Optimal shape design of thin-walled tubes under high-velocity axial impact loads

• Optimal shapes of crash-boxes are studied for maximum crashworthiness under axial impact loading.
• A lumped-mass model is developed to mimic the behavior of the main vehicle body.
• Energy absorbed by the deformable barrier is accounted for by a correction factor on vehicle mass.
• For different weighting factors in the objective function, different optimal shapes are obtained.
• Mass constraint does not become active.

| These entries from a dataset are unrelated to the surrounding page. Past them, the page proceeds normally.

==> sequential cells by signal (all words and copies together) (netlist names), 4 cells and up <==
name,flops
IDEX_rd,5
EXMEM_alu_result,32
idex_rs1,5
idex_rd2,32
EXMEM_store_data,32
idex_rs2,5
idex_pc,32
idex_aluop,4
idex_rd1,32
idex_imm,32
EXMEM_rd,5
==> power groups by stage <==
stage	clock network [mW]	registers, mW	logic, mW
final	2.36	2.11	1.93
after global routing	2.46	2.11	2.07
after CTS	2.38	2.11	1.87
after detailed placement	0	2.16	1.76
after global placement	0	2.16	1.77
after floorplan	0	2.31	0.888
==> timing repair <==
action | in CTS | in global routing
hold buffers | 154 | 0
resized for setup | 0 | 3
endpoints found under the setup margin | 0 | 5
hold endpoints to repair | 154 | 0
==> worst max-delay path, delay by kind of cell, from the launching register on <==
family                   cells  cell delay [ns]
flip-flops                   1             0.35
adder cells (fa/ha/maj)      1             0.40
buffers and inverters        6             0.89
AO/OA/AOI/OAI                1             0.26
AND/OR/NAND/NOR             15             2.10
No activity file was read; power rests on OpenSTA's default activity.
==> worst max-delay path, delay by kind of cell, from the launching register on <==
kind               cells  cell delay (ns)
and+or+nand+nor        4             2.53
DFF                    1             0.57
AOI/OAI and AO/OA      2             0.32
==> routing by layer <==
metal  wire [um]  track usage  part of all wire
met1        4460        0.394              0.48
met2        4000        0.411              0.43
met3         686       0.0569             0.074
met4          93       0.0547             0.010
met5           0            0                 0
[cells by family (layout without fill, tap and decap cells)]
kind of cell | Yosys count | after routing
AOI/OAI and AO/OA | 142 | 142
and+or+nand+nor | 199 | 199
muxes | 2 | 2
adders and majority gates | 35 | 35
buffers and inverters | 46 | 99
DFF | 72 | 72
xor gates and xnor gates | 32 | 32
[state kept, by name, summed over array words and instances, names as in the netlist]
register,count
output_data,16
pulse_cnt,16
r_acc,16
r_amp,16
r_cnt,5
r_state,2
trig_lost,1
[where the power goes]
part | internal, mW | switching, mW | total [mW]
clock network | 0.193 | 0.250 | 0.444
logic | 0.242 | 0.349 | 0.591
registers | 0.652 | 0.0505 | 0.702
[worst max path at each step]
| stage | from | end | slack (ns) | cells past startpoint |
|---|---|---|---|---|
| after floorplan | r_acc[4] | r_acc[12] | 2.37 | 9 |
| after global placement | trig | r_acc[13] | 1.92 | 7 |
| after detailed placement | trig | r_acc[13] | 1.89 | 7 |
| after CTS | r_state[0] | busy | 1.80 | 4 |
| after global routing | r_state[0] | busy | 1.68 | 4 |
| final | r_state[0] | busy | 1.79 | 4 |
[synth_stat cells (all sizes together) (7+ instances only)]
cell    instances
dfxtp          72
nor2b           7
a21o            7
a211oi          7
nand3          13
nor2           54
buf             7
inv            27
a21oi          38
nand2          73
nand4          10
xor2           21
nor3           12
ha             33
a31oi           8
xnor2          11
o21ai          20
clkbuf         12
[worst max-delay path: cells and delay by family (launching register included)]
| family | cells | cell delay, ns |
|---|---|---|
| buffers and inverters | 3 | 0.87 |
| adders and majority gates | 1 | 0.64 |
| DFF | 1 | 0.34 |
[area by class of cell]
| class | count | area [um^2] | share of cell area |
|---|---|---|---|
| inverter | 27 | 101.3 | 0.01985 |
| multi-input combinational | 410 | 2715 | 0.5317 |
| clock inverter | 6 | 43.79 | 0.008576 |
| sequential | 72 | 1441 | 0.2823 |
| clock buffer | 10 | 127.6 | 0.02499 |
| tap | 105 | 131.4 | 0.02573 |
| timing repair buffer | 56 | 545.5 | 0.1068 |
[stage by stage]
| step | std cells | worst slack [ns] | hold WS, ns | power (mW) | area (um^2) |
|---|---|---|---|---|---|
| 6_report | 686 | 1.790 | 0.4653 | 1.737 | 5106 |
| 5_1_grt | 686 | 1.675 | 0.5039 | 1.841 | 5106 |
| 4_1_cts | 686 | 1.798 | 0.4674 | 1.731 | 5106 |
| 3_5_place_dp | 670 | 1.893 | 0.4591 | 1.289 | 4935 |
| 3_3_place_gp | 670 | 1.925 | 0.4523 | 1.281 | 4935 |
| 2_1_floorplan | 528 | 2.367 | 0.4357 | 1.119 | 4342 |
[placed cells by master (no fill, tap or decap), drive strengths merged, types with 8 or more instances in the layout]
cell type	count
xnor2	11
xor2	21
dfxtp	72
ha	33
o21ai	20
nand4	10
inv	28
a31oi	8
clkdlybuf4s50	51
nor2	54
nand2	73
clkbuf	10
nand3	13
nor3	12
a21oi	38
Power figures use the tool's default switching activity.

In this study, the objective is to maximize the crashworthiness of thin-walled tubes under axial impact loads by shape optimization. As design variables, parameters defining the cross-sectional profile of the tube as well as parameters defining the longitudinal profile like the depths and lengths of the circumferential ribs and the taper angle are used. The methodology is applied to the design optimization of a crash-box supporting the bumper beam of a vehicle for the loading conditions in standard EuroNCAP crash tests. The crash event is simulated using explicit finite element method. While the crash-box is fully modeled, the structural response of the remaining parts during the tests is taken into account by developing a lumped-parameter model. A hybrid search algorithm combining Genetic and Nelder & Mead algorithms is developed. The results indicate significant improvement in the crashworthiness over the benchmarks designs.